Exercise: Nothing but a number belongs in the answer: the count of lines below that contain the word "instances".

====== Data extracts ======

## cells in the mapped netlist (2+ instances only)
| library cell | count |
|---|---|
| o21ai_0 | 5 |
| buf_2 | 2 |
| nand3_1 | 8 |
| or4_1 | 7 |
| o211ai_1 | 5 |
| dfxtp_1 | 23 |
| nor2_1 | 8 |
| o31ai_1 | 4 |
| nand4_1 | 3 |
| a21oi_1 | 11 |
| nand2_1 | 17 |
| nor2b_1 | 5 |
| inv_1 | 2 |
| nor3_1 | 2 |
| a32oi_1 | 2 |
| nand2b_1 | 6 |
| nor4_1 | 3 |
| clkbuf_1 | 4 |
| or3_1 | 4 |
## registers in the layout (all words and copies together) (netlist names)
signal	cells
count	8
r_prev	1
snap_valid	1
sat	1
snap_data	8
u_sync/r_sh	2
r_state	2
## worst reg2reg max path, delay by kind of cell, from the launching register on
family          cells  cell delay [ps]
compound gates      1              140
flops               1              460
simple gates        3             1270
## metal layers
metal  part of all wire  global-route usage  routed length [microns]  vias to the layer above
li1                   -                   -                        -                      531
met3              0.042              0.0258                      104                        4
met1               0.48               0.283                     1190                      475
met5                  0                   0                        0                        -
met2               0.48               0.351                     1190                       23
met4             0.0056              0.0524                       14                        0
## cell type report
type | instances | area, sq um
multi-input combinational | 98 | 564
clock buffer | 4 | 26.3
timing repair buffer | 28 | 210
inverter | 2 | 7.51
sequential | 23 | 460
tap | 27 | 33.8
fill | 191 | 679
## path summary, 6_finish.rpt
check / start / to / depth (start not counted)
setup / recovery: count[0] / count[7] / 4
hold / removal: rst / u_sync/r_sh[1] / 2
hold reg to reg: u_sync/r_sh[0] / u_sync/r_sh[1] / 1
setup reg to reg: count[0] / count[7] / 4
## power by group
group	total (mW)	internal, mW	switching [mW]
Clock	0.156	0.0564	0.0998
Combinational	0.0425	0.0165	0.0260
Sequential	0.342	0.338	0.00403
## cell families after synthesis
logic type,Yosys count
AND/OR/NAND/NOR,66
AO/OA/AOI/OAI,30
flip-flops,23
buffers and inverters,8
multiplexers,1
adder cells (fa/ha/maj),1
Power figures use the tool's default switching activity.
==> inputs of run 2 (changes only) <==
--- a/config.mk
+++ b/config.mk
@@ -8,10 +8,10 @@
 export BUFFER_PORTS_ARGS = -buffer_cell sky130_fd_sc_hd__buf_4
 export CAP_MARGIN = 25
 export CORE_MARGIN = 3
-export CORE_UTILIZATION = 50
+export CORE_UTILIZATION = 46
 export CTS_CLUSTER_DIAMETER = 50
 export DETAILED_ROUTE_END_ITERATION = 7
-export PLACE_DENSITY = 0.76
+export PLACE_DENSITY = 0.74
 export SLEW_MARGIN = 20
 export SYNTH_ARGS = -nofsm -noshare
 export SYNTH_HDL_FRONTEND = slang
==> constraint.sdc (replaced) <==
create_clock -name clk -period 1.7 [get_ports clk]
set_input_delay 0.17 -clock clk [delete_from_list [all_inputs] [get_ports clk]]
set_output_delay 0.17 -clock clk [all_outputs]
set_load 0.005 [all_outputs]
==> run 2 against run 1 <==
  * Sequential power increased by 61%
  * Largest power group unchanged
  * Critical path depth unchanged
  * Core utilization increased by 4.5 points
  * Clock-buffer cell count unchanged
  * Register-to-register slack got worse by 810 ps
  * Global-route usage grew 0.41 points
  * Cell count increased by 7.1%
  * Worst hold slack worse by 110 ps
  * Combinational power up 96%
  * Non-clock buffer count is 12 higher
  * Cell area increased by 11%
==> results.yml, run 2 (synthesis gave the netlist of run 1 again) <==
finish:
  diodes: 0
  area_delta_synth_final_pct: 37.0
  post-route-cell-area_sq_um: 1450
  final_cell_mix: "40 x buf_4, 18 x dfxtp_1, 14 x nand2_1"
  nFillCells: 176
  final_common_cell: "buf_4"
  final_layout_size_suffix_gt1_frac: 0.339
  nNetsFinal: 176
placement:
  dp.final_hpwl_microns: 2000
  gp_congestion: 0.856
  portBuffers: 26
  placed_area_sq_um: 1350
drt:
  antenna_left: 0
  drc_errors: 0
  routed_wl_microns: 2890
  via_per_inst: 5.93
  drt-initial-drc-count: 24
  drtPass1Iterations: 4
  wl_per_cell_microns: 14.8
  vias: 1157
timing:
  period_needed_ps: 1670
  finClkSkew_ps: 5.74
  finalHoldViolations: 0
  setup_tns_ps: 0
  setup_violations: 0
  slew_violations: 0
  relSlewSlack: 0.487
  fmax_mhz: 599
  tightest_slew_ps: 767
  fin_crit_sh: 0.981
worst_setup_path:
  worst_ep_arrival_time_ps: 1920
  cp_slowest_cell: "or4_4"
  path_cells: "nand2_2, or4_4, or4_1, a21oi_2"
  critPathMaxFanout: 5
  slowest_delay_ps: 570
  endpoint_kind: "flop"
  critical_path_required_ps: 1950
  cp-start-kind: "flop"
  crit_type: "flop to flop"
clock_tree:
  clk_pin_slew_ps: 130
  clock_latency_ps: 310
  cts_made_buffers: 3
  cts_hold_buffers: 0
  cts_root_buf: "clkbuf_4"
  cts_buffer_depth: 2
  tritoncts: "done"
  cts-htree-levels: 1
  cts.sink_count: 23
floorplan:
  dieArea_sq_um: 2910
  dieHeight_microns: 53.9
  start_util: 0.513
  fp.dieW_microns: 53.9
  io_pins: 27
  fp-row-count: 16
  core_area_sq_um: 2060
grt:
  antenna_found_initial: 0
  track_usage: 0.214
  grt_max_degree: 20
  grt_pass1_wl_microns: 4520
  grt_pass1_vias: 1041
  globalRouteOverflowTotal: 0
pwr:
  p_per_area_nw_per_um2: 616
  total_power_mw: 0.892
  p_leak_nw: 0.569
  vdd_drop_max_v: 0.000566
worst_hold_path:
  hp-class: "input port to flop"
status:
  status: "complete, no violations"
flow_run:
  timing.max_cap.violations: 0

======

Exercise response: 2